Free-form response generation: We prompted the fine-tuned model to generate an open-ended response based on the input image and question, aiming to demonstrate its ability to synthesize information without being explicitly constrained to predefined answer choices.
Semantic matching: A semantic encoder was used to compute the semantic similarity score between the generated response and the four candidate options. The option with the highest score was used as the model’s prediction, and classification accuracy was calculated as the proportion of correct predictions.

3. Results

In this study, we trained three model variants with different supervision signals across three training-set sizes, yielding nine fine-tuned models. We evaluate their performance on bacterial disease images using both text-generation and classification metrics under identical experimental settings, with detailed results summarized in Table 1. Overall, Table 1 shows three conclusions: (i) QA-only supervision achieves the best text-generation quality (highest BLEU/ROUGE and BERTScore); (ii) combining QA pairs with captions yields the highest classification accuracy (70.20%); and (iii) performance generally improves as the training set increases across supervision settings.

For QApairs-only models, performance improved steadily with dataset size, achieving an accuracy of 61.96%, 66.41%, and 68.63% on datasets of sizes 500, 1000, and 2286, respectively. The corresponding BERTScore reached up to 90.19.

Combining both captions and QA pairs (QaCaption models) resulted in the strongest improvements in accuracy compared to their individual counterparts, with QaCaption-2286 achieving the highest accuracy of 70.20%. In contrast, the weakest performance was observed on the smallest datasets, Caption-500 and QApairs-500 (both 61.96%), highlighting the benefit of combining supervision signals, especially as data scale.
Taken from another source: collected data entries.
===== config.mk =====
export PLATFORM = sky130hd
export DESIGN_NAME = flac_streaminfo_parser_top
export DESIGN_NICKNAME = d
export VERILOG_FILES = /design/src/sv/flsi_pkg.sv /design/src/sv/flsi_front.sv /design/src/sv/flsi_queue.sv /design/src/sv/flsi_back.sv /design/src/sv/flac_streaminfo_parser_top.sv
export SDC_FILE = /design/constraint.sdc
export NUM_CORES = 1
export LEC_CHECK = 0
export BUFFER_PORTS_ARGS = -buffer_cell sky130_fd_sc_hd__buf_4
export CAP_MARGIN = 5
export CORE_AREA = 3 3 239 171
export DETAILED_ROUTE_END_ITERATION = 16
export DIE_AREA = 0 0 242 174
export GPL_TIMING_DRIVEN = 0
export PLACE_DENSITY_LB_ADDON = 0.05
export SKIP_CTS_REPAIR_TIMING = 1
export SYNTH_ARGS = -nofsm -noshare
export SYNTH_HDL_FRONTEND = slang
export SYNTH_SLANG_ARGS = --single-unit

===== constraint.sdc =====
create_clock -name clk_i -period 14.4 [get_ports clk_i]
set_input_delay 2.16 -clock clk_i [delete_from_list [all_inputs] [get_ports clk_i]]
set_output_delay 2.16 -clock clk_i [all_outputs]
set_load 0.02 [all_outputs]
In terms of BERTScore, QaCaption models performed slightly better than Caption-only models but still lower than QApairs-only models. QApairs-only models, however, clearly outperformed the others in BLEU and ROUGE metrics.

In contrast, the baseline SmolVLM-Instruct model already achieved a relatively high accuracy of 68.24%, which is close to that of the fine-tuned models. However, it showed a significant drop in BLEU and ROUGE scores while maintaining competitive performance on BERT Score (87.69%). This competitiveness, however, should be interpreted cautiously since BERTScore values across all models lie within a narrow range (87.5–90.2%), indicating limited discriminative sensitivity of this metric in our setting. Figure 2 illustrates an example comparison between the SmolVLM-Instruct and fine-tuned models, showing how the latter generates answers more aligned with the detailed ground-truth reference in clinical image interpretation.

4. Discussion

Previous studies have demonstrated the feasibility of domain-adapted VLMs for generating clinically relevant narratives in dermatology [13,35,36]. Building on this, Lozano et al. [37] showed that fully fine-tuning the small-scale SmolVLM with multiple VQA datasets and a subset of the BIOMEDICA dataset can yield performance surpassing many smaller models and approaching that of LLaVA-Med [38], a 7B-parameter model. In our study, we trained nine models under different supervision types and dataset sizes, and found that even with constrained data resources, appropriately aligned small-scale VLMs can produce semantically accurate and clinically meaningful descriptions, outperforming general-domain models in clinical narrative generation. BERTScores in Table 1 show minimal variation across different training set sizes, but exhibit more noticeable changes across different supervision types. This indicates that dataset size has a limited effect on semantic alignment quality, whereas supervision modality plays a more decisive role. Consistent with previous studies [28,39], this suggests that small-parameter VLMs are well-suited for low-resource settings with limited fine-tuning data.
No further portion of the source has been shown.